Output only the lines below from the one containing "workload was simulated." to the one containing "set_input_delay 1.3000 -clock", exactly as written, both ends kept.

■ **Study material**:
········

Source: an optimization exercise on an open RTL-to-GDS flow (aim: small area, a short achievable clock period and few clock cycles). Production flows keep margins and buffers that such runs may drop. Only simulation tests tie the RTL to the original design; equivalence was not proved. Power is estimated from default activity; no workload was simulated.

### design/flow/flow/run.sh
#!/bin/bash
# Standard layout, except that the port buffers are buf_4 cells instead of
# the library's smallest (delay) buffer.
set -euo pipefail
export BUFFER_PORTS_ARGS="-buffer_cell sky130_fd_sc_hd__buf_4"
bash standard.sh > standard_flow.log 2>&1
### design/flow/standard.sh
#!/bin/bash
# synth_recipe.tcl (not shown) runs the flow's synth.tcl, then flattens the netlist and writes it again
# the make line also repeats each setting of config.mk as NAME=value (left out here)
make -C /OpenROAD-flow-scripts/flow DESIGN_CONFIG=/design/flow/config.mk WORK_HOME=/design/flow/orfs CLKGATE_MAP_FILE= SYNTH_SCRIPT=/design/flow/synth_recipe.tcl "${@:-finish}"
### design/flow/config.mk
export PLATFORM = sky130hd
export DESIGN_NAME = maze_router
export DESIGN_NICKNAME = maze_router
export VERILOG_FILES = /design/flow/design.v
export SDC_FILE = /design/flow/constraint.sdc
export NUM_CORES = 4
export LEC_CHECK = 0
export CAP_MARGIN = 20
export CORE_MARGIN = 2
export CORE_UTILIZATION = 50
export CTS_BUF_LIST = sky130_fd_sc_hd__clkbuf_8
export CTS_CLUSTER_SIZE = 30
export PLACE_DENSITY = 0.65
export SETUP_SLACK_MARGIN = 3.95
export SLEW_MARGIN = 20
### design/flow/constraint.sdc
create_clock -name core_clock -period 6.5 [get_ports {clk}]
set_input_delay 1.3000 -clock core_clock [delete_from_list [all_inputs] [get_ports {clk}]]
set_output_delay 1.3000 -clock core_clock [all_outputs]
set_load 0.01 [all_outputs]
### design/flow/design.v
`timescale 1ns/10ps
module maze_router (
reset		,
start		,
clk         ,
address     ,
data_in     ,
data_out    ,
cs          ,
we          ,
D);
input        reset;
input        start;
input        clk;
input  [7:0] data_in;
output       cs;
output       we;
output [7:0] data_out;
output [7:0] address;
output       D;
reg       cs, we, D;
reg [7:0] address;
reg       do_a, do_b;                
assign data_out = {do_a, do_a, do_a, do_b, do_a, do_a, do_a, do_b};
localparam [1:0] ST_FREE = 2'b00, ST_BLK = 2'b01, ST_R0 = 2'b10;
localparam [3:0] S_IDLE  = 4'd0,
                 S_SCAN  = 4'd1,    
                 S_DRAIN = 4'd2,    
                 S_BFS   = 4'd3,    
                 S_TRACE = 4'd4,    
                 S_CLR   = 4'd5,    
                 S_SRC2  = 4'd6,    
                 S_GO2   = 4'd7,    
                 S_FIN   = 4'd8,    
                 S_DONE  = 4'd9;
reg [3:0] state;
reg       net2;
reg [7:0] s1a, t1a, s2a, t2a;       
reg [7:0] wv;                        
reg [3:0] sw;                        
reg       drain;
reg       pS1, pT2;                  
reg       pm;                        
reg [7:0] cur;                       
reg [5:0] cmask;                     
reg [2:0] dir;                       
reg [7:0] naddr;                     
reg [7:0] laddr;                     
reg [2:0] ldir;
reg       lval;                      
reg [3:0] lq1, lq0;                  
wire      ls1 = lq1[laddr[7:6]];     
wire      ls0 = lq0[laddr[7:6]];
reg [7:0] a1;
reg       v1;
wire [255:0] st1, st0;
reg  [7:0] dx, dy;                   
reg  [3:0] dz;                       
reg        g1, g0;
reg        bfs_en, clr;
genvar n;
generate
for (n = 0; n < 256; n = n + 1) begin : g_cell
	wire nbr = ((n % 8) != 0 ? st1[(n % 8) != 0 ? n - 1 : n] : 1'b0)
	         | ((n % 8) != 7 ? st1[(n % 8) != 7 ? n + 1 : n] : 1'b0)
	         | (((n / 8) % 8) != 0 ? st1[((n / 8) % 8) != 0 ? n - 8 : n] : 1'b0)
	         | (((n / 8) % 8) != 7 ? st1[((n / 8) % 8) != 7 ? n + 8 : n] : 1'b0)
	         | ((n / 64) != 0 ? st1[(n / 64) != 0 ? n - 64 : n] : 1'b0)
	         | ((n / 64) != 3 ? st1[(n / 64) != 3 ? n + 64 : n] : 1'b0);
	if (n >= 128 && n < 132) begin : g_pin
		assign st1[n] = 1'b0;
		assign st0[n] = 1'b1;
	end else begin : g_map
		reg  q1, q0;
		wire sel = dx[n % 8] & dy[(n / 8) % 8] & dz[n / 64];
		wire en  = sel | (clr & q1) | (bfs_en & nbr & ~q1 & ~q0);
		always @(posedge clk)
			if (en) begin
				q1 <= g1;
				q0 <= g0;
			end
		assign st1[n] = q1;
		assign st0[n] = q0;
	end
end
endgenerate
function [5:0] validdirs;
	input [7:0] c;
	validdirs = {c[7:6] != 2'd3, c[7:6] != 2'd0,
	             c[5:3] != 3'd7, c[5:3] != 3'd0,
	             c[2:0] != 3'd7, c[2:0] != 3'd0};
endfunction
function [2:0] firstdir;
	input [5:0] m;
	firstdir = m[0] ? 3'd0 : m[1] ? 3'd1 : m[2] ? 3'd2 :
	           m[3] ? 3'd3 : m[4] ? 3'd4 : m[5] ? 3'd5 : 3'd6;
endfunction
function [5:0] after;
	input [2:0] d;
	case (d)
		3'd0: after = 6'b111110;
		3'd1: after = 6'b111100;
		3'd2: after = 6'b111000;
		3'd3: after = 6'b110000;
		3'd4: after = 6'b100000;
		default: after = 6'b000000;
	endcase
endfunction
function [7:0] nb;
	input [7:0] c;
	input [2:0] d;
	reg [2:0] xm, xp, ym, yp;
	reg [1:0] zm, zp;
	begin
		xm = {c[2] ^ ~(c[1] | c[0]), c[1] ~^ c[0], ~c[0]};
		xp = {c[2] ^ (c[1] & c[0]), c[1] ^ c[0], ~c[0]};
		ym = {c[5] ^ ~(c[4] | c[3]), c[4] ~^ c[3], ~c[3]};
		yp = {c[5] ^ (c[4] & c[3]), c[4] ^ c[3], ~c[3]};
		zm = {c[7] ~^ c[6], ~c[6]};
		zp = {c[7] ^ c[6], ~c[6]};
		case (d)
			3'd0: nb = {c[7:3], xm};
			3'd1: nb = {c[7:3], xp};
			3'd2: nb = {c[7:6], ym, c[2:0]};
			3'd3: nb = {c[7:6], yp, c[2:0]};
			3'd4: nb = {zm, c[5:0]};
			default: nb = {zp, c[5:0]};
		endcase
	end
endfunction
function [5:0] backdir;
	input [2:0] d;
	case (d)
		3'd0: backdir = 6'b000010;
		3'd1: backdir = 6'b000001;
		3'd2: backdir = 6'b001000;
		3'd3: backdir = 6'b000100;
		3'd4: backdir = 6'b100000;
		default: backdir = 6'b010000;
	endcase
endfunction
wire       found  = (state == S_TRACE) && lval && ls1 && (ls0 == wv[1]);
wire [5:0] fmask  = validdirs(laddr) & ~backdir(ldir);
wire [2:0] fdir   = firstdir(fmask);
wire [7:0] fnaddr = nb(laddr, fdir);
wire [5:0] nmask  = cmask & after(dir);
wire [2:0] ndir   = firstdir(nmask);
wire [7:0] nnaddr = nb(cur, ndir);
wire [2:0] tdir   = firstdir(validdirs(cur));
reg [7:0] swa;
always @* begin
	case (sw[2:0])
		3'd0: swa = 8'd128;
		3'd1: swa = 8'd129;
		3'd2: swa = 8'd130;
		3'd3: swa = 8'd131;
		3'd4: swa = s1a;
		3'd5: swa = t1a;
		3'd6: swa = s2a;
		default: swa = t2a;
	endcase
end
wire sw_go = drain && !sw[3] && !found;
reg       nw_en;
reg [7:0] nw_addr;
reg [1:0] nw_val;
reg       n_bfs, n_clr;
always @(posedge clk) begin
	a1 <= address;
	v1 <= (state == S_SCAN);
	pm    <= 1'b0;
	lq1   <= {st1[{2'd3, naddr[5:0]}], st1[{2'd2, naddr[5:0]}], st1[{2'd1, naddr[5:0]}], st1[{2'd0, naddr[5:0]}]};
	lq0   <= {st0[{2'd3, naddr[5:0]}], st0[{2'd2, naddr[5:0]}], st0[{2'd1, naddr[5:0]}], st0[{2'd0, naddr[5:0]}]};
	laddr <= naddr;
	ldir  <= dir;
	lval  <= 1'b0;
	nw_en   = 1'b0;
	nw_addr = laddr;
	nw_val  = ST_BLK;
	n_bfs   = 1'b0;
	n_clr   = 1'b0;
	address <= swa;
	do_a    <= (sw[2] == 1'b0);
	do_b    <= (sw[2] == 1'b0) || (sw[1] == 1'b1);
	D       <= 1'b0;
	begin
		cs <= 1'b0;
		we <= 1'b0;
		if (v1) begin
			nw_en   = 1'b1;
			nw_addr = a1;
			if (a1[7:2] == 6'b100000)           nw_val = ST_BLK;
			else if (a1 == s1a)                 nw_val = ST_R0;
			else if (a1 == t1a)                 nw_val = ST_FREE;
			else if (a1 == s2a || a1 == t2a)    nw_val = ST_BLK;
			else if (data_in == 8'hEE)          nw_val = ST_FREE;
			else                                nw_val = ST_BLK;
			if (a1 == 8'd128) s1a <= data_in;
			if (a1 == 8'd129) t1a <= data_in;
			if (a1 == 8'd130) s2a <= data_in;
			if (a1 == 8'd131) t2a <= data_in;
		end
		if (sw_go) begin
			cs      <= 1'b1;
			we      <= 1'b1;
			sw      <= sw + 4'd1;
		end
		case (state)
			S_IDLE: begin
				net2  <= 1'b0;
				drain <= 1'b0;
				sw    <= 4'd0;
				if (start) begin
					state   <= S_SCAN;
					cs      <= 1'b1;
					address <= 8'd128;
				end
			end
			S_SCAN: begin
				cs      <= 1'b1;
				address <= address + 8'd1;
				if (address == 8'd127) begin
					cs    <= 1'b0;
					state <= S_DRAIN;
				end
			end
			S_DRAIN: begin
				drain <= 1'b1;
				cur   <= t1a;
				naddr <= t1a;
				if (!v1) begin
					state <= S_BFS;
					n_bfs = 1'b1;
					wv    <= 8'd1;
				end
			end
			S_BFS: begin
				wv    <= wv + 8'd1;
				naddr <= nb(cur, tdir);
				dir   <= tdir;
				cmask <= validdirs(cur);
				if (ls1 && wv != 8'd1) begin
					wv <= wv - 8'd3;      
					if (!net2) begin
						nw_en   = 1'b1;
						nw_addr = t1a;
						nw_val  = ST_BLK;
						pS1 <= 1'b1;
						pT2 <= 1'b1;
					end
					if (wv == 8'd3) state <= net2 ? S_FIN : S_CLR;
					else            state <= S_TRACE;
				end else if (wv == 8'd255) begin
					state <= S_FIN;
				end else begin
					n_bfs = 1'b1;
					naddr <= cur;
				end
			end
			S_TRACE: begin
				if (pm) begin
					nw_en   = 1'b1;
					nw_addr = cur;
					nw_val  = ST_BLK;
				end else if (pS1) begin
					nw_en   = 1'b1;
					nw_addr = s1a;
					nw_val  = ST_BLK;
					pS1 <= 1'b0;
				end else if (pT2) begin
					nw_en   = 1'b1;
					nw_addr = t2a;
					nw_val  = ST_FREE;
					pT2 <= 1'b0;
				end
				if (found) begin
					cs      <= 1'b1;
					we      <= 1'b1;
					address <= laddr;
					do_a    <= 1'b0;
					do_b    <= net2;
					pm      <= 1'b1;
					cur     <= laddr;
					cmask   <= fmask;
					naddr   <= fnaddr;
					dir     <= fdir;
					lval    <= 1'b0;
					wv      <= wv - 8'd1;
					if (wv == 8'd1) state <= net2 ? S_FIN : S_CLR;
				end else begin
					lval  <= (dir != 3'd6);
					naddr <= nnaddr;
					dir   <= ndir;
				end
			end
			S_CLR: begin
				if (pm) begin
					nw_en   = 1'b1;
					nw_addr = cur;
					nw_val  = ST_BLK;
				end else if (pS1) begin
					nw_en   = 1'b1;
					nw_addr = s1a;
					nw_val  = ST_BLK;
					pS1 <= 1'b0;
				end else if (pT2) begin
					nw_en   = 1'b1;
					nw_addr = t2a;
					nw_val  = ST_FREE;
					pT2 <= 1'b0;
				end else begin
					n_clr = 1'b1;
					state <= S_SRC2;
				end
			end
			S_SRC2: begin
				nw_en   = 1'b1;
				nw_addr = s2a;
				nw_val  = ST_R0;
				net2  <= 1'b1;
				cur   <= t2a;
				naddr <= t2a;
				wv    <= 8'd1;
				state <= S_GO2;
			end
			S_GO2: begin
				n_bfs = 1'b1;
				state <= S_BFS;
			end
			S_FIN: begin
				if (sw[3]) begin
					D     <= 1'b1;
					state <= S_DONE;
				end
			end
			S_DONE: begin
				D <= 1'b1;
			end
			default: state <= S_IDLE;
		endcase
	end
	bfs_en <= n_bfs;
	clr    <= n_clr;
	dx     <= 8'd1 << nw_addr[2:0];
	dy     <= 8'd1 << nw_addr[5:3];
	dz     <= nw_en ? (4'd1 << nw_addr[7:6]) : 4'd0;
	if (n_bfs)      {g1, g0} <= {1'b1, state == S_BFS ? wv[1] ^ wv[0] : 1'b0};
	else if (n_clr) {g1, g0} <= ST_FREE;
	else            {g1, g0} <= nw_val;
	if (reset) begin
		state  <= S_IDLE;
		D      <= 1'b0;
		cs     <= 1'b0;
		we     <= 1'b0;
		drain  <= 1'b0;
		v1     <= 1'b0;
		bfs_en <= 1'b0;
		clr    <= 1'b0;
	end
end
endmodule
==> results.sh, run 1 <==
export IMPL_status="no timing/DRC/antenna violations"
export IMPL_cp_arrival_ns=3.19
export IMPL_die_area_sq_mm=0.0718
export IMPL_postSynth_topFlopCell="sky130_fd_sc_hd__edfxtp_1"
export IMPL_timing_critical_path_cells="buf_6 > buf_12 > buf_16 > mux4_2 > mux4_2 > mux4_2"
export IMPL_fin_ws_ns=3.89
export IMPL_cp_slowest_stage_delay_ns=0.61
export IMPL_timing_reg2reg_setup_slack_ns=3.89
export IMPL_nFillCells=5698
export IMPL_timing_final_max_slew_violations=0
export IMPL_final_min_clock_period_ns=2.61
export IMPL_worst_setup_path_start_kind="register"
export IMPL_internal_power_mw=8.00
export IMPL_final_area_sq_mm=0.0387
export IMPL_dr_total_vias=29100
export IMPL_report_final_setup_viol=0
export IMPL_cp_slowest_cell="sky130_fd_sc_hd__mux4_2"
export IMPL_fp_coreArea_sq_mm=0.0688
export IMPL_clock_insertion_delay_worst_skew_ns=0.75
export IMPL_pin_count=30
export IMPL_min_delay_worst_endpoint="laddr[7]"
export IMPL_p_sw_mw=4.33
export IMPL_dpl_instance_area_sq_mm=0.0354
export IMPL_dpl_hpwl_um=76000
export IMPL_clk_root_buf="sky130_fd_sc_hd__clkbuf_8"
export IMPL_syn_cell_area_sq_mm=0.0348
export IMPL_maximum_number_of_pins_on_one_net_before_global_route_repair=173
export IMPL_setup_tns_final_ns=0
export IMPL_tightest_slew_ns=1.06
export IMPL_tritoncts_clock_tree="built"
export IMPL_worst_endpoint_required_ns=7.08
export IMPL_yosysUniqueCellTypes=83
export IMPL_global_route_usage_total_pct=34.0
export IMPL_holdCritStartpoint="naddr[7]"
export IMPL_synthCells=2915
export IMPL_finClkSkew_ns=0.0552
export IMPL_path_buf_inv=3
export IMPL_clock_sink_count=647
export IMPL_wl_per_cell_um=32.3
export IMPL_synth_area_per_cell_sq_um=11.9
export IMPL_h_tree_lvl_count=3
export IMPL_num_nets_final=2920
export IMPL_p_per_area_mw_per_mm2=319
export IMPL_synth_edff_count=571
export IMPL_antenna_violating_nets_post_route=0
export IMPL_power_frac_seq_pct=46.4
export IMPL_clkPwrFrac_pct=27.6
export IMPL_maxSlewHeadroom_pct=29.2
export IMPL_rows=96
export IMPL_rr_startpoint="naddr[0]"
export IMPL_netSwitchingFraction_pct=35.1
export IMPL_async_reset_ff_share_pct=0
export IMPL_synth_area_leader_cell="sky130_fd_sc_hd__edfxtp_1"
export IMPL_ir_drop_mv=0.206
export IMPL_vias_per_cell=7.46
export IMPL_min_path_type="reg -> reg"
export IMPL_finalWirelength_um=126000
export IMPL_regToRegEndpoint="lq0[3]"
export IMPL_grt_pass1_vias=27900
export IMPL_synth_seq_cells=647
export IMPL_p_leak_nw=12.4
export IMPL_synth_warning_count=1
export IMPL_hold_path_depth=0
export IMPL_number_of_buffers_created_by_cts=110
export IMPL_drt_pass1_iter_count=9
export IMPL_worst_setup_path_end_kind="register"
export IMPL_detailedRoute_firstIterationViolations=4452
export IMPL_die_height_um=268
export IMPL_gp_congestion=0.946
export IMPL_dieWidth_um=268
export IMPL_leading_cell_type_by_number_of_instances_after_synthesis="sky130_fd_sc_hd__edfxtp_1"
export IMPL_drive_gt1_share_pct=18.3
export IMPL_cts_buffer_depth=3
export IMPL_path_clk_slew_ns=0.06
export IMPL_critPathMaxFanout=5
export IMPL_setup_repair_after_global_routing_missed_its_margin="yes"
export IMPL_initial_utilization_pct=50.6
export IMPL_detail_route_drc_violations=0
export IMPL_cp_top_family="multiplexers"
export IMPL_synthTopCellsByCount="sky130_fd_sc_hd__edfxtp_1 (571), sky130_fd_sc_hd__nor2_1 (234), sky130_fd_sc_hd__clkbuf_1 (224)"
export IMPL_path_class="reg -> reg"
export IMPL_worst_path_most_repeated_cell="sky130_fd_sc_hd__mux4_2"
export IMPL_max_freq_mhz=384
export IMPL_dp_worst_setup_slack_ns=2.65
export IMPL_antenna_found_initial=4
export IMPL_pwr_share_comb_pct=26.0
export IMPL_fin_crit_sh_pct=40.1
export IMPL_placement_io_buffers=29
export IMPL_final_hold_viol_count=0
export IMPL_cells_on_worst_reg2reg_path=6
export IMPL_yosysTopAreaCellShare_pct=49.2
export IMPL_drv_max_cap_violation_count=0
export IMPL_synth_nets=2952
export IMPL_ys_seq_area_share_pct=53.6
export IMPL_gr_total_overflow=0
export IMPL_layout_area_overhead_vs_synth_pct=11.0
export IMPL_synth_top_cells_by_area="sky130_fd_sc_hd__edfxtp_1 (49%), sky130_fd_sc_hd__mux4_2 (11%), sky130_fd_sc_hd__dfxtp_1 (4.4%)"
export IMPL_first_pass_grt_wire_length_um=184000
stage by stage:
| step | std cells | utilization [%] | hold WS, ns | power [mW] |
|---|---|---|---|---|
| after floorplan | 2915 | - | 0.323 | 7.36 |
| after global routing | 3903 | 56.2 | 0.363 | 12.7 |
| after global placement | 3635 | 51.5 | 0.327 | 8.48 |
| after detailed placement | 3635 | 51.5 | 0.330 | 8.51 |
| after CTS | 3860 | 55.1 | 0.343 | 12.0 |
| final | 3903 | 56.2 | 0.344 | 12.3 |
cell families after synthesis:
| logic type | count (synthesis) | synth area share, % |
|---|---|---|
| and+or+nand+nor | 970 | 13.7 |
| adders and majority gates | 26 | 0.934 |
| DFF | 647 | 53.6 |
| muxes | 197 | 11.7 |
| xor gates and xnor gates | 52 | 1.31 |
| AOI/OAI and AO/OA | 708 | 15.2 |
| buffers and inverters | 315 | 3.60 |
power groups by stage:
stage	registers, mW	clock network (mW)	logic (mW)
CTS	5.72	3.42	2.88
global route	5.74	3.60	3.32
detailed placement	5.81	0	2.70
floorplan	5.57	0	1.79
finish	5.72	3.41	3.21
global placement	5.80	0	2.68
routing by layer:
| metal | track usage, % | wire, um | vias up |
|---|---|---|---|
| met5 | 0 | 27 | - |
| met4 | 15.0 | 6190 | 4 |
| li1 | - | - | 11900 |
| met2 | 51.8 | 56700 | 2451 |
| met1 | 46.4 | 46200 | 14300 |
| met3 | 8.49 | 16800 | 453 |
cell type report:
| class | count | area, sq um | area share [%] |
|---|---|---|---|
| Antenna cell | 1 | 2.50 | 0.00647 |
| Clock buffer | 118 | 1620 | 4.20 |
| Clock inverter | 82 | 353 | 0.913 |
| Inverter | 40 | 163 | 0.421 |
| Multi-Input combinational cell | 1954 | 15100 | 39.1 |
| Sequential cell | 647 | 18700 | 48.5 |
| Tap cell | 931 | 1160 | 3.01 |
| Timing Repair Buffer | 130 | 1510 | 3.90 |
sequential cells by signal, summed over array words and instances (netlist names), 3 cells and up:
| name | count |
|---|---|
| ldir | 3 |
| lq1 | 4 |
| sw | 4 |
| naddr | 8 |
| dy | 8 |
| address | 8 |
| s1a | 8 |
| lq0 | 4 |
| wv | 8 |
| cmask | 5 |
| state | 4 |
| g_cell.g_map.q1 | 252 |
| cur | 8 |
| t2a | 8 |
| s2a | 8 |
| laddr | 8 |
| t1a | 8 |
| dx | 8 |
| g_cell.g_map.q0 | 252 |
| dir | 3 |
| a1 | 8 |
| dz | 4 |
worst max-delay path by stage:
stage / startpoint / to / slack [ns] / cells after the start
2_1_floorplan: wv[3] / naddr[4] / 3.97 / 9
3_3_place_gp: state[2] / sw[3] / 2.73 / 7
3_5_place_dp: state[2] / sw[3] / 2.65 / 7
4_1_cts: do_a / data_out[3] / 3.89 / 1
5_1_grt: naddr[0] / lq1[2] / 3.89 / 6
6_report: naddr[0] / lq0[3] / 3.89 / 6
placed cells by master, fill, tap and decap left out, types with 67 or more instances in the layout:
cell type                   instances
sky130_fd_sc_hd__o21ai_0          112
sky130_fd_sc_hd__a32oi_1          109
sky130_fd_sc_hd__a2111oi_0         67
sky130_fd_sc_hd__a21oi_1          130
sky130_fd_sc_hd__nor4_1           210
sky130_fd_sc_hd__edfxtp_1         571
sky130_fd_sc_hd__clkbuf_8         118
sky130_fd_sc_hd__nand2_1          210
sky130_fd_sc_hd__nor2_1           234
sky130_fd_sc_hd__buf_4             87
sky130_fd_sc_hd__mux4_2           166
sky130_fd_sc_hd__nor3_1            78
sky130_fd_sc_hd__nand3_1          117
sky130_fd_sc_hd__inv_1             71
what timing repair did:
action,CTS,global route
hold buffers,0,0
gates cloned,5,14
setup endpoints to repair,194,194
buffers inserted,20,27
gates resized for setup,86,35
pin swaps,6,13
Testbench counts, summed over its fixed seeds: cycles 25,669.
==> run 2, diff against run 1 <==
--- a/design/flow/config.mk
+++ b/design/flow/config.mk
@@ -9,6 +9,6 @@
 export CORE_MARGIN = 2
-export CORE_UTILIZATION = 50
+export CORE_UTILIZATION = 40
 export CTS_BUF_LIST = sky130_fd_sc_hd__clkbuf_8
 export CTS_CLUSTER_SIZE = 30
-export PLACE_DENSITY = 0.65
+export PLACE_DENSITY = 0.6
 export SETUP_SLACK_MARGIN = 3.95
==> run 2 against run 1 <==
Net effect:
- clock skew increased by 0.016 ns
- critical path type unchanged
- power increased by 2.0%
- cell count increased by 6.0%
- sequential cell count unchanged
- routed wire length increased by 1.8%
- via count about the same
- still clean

········

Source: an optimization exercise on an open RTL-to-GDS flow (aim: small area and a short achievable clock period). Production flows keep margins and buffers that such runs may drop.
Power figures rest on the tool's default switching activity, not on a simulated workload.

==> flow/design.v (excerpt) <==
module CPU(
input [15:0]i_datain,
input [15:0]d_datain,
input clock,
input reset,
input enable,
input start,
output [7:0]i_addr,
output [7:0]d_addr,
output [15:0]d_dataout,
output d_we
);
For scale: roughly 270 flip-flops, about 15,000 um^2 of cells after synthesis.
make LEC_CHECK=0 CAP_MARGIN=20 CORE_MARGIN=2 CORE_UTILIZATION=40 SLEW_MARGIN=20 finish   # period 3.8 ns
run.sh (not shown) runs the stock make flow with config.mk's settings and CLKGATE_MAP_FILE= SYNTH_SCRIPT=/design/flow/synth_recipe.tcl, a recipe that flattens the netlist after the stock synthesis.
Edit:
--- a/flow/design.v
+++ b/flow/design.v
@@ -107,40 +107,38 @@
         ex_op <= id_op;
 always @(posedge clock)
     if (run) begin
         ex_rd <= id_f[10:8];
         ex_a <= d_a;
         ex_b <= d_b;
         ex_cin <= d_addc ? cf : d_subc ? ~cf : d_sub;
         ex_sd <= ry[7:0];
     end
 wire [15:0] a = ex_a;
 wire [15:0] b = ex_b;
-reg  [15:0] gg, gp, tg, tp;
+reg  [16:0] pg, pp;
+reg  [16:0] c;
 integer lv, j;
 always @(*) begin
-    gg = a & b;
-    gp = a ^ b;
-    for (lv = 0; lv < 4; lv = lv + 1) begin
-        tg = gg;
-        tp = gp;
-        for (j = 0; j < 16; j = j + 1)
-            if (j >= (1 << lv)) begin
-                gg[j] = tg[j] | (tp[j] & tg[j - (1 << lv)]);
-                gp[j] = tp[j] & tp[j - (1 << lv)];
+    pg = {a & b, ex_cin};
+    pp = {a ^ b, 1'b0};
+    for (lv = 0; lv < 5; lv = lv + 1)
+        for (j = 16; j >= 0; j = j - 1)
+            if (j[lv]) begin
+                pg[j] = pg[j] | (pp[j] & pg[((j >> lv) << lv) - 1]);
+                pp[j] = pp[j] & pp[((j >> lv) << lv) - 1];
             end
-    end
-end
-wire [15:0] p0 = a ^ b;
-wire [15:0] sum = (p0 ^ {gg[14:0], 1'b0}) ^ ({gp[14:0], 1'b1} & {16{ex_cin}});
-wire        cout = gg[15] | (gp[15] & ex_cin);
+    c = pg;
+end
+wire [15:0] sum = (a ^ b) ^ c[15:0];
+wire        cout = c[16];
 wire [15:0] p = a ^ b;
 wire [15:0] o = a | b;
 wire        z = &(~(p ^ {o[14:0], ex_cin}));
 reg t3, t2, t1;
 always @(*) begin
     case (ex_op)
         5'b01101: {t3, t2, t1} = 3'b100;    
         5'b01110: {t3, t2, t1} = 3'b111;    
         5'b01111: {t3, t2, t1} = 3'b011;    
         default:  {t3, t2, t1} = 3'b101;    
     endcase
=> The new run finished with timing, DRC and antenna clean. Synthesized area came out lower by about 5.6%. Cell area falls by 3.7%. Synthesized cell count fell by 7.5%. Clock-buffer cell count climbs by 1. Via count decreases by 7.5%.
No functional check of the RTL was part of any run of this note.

········

■ **Written solution**:
Source: an optimization exercise on an open RTL-to-GDS flow (aim: small area, a short achievable clock period and few clock cycles). Production flows keep margins and buffers that such runs may drop. Only simulation tests tie the RTL to the original design; equivalence was not proved. Power is estimated from default activity; no workload was simulated.

### design/flow/flow/run.sh
#!/bin/bash
# Standard layout, except that the port buffers are buf_4 cells instead of
# the library's smallest (delay) buffer.
set -euo pipefail
export BUFFER_PORTS_ARGS="-buffer_cell sky130_fd_sc_hd__buf_4"
bash standard.sh > standard_flow.log 2>&1
### design/flow/standard.sh
#!/bin/bash
# synth_recipe.tcl (not shown) runs the flow's synth.tcl, then flattens the netlist and writes it again
# the make line also repeats each setting of config.mk as NAME=value (left out here)
make -C /OpenROAD-flow-scripts/flow DESIGN_CONFIG=/design/flow/config.mk WORK_HOME=/design/flow/orfs CLKGATE_MAP_FILE= SYNTH_SCRIPT=/design/flow/synth_recipe.tcl "${@:-finish}"
### design/flow/config.mk
export PLATFORM = sky130hd
export DESIGN_NAME = maze_router
export DESIGN_NICKNAME = maze_router
export VERILOG_FILES = /design/flow/design.v
export SDC_FILE = /design/flow/constraint.sdc
export NUM_CORES = 4
export LEC_CHECK = 0
export CAP_MARGIN = 20
export CORE_MARGIN = 2
export CORE_UTILIZATION = 50
export CTS_BUF_LIST = sky130_fd_sc_hd__clkbuf_8
export CTS_CLUSTER_SIZE = 30
export PLACE_DENSITY = 0.65
export SETUP_SLACK_MARGIN = 3.95
export SLEW_MARGIN = 20
### design/flow/constraint.sdc
create_clock -name core_clock -period 6.5 [get_ports {clk}]
set_input_delay 1.3000 -clock core_clock [delete_from_list [all_inputs] [get_ports {clk}]]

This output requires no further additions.